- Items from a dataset
From an optimization exercise on the open Yosys and OpenROAD flow, aimed at small area, a short achievable clock period and few clock cycles; shortcuts taken in it are not production practice. Where RTL was checked, it was by simulation tests only, not by an equivalence proof against the original. No activity file was given, so power comes from the tool's default toggle rates.

Design p1load_sync, start of the top module:
module p1load_sync (
    input  wire        clk,
    input  wire        rst,
    input  wire        cmd_valid,
    output wire        cmd_ready,
    input  wire [71:0] cmd_data,
    output reg         rsp_valid,
    output wire [2:0]  rsp_status,
    output wire [31:0] rsp_data,
    output wire        trst_req,
    input  wire        trst_ack,
    output wire        tx_valid,
    input  wire        tx_ready,
    output wire [7:0]  tx_data,
    output wire        tx_last,
    output wire        rx_req,
    output wire [3:0]  rx_max,
    output wire [31:0] rx_timeout,
    input  wire        rx_valid,
    input  wire [7:0]  rx_data,
    input  wire        rx_last,
    input  wire        rx_empty,
    output reg         prog_valid,
    output reg  [2:0]  prog_phase,
    output wire [31:0] prog_offset,
    output wire [31:0] prog_total,
    output wire [12:0] img_addr,
    input  wire [31:0] img_data,
    input  wire [31:0] img_len
);
For scale: about 1800 cells after synthesis, roughly 320 I/O pins, roughly 17000 um2 of cells after synthesis.
clock: 8.0 ns
lec_check: 0
cap_margin: 20
core_margin: 2
core_utilization: 45
setup_slack_margin: 5.0
slew_margin: 20
standard.sh (not shown) runs the stock make flow with config.mk's settings and CLKGATE_MAP_FILE= SYNTH_SCRIPT=/design/flow/synth_recipe.tcl, a recipe that flattens the netlist after the stock synthesis.
==> flow/flow/run.sh <==
#!/bin/bash
# The standard layout, with plain buf_2 cells as the port buffers
# (every input and output port still gets its own buffer).
set -euo pipefail
export BUFFER_PORTS_ARGS="-buffer_cell sky130_fd_sc_hd__buf_2"
bash standard.sh > orfs_flow.log 2>&1
Then changed:
--- a/flow/design.v
+++ b/flow/design.v
@@ -325,15 +325,12 @@
                                     wp   <= WP_KIND;
                                     k1   <= a[1];
                                     k0   <= a[0];
                                     a    <= 32'd400;
                                     cnt  <= 14'd0;
                                     ackn <= 2'd1;
-                                    if (szw != 14'd0) begin
-                                        prog(3'd4);
-                                    end
                                     go(nxt_free ? ST_TXS : ST_TXP);
                                 end
                             end
                             default: begin  
                                 gm    <= GM_WORD;
                                 wp    <= WP_ONE;
@@ -490,25 +487,24 @@
                 case (gm)
                     GM_HS: begin
                         cnt <= cnt + 14'd1;
                         if (hs_pat) lfsr <= lfsr_next;
                     end
                     GM_WORD: begin
+                        if (wp == WP_IMG && wi == 4'd0 && cnt[7:0] == 8'd0)
+                            prog(3'd4);
                         if (wi == 4'd10) begin
                             wi <= 4'd0;
                             if (wp == WP_KIND) wp <= WP_CNT;
                             else if (wp == WP_CNT) wp <= WP_IMG;
                         end else begin
                             wi <= wi + 4'd1;
                             if (wi == 4'd9) begin
                                 b10 <= src[31:30];
                                 if (wp == WP_IMG) begin
                                     cnt <= cnt + 14'd1;
-                                    if (cnt[7:0] == 8'hFF && cnt + 14'd1 != szw) begin
-                                        prog(3'd4);
-                                    end
                                 end
                             end
                         end
                     end
                     default: ;
                 endcase
What happened: The changed run completed with no timing, DRC or antenna violations. Worst setup slack gets better by 0.018 ns. Combinational power went down by about 8%. Routed wire length went down by 5.7%. Sequential share of layout area went up by 2.0 points. Cell count went down by 5.9%.
Testbench counts after the change, summed over its fixed seeds: cycles 50,294.
No functional check of the RTL was part of the first run of this note.

* * *

p1load_sync, a different RTL version from the one above (not shown whole).
Size: about 1800 cells after synthesis, ~300 flip-flops, roughly 17000 µm² of cells after synthesis.
Settings: LEC_CHECK=0, CAP_MARGIN=20, CORE_MARGIN=2, CORE_UTILIZATION=45, CTS_CLUSTER_DIAMETER=100, CTS_CLUSTER_SIZE=20, PLACE_DENSITY=0.8, SETUP_SLACK_MARGIN=5.0, SLEW_MARGIN=20, TNS_END_PERCENT=5; clock period 8.0 ns.
==> flow/flow/run.sh <==
#!/bin/bash
# The standard layout, with plain buf_1 cells as the port buffers
# (every input and output port still gets its own buffer).
set -euo pipefail
export BUFFER_PORTS_ARGS="-buffer_cell sky130_fd_sc_hd__buf_1"
bash standard.sh > orfs_flow.log 2>&1
Testbench counts at the start, summed over its fixed seeds: cycles 50,294.
Change:
--- a/flow/design.v
+++ b/flow/design.v
@@ -204,25 +204,24 @@
     wire ring_app = (state == ST_STORE) && !txcur[4] && (rp == txcur[3:0]);
     wire txp_go   = (state == ST_TXP) && (rp == ix) && ofree;
     always @(posedge clk) begin
         txbuf <= {ring_app ? gbyte : txbuf[7:0], txbuf[127:8]};
         rp    <= rst ? 4'd0 : rp + 4'd1;
     end
     always @(posedge clk) begin
         if (rst) begin
             state       <= ST_IDLE;
             s_idle      <= 1'b1;
             s_trst      <= 1'b0;
             s_warx      <= 1'b0;
-            cnt         <= 14'd0;
             lfsr        <= 8'h00;
             version     <= 8'h00;
             txcur       <= 5'd0;
             rxcur       <= 4'd0;
             rxlen       <= 4'd0;
             hs          <= 2'd0;
             sess        <= SESS_READY;
             last_status <= S_OK;
             rsp_valid   <= 1'b0;
             prog_valid  <= 1'b0;
             tv          <= 1'b0;
             rq          <= 1'b0;
The changed run completed without violations. Maximum frequency barely changes. Count of clock-buffer cells in the layout came out lower by 2. Wire length came out lower by 6.0%. Setup slack hardly moves. Design area came out lower by 1.4%. Cell count came out lower by 2.5%. Synthesized area came out lower by 2.4%. Clock power stays flat. Via count came out lower by 3.1%. Core utilization came out higher by 0.65 points. Total power came out lower by 33%.
Testbench counts after the change, summed over its fixed seeds: cycles 50,294.

[re-timing with driven ports]
No port has a modelled driver above. Below, the same layouts with a new extraction and two added sets of constraints. Step 1, drivers: a clkbuf_16 drives clk and a buf_2 each remaining input, both assumed. Step 2, shift: input delay + t, output delay - t, t = (earliest + latest rising clock arrival at the registers) / 2. This alone moves slack from input paths to output paths. Three values: ideal, step 1, step 2; two values: the first two.
run | t, ns | setup slack, ns | clock arrival spread, ns
the first run of note 1 | 0.596 | 4.899 / 4.848 / 4.342 | 0.020 / 0.020
the second run of note 1 | 0.589 | 4.917 / 4.860 / 4.474 | 0.020 / 0.020
the first run of note 2 | 0.577 | 4.841 / 4.789 / 4.389 | 0.030 / 0.029
the second run of note 2 | 0.569 | 4.843 / 4.792 / 4.320 | 0.032 / 0.032
After both steps every run listed still meets setup and hold. For the first run of note 1, which loses most, drivers alone change the setup slack by -0.051 ns; drivers and shift together by -0.557 ns.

- EXERCISE PROMPT
Starting at the line above that contains "cap_margin: 20", write out each line exactly until the line that contains "standard.sh (not shown)" has been written, and stop there.

- REPLY TO THE EXERCISE
cap_margin: 20
core_margin: 2
core_utilization: 45
setup_slack_margin: 5.0
slew_margin: 20
standard.sh (not shown) runs the stock make flow with config.mk's settings and CLKGATE_MAP_FILE= SYNTH_SCRIPT=/design/flow/synth_recipe.tcl, a recipe that flattens the netlist after the stock synthesis.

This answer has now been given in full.